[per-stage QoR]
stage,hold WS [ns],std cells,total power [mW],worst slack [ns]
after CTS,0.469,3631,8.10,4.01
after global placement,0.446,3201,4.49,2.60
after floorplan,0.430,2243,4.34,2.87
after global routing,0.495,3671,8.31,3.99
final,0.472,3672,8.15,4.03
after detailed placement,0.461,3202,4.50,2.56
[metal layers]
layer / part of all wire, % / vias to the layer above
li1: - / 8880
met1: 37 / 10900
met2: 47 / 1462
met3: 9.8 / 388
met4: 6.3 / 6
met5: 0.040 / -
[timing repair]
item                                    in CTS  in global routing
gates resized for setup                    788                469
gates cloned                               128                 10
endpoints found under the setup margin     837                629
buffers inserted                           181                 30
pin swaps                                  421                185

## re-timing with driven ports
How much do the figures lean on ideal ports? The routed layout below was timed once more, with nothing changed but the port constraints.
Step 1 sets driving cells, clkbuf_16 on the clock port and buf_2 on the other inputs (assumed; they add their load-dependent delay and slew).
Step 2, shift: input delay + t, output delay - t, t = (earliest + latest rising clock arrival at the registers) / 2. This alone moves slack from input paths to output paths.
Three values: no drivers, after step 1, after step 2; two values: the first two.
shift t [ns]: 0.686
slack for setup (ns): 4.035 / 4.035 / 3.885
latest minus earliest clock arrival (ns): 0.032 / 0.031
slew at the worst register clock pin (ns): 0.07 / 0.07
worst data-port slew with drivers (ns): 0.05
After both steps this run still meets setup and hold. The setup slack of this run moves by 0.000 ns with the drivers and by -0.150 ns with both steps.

Activity. What you return should be exactly the lines above, starting at the one with "final,0.472,3672,8.15,4.03" and ending at the one with "in global routing", and nothing else.

Written reply.
final,0.472,3672,8.15,4.03
after detailed placement,0.461,3202,4.50,2.56
[metal layers]
layer / part of all wire, % / vias to the layer above
li1: - / 8880
met1: 37 / 10900
met2: 47 / 1462
met3: 9.8 / 388
met4: 6.3 / 6
met5: 0.040 / -
[timing repair]
item                                    in CTS  in global routing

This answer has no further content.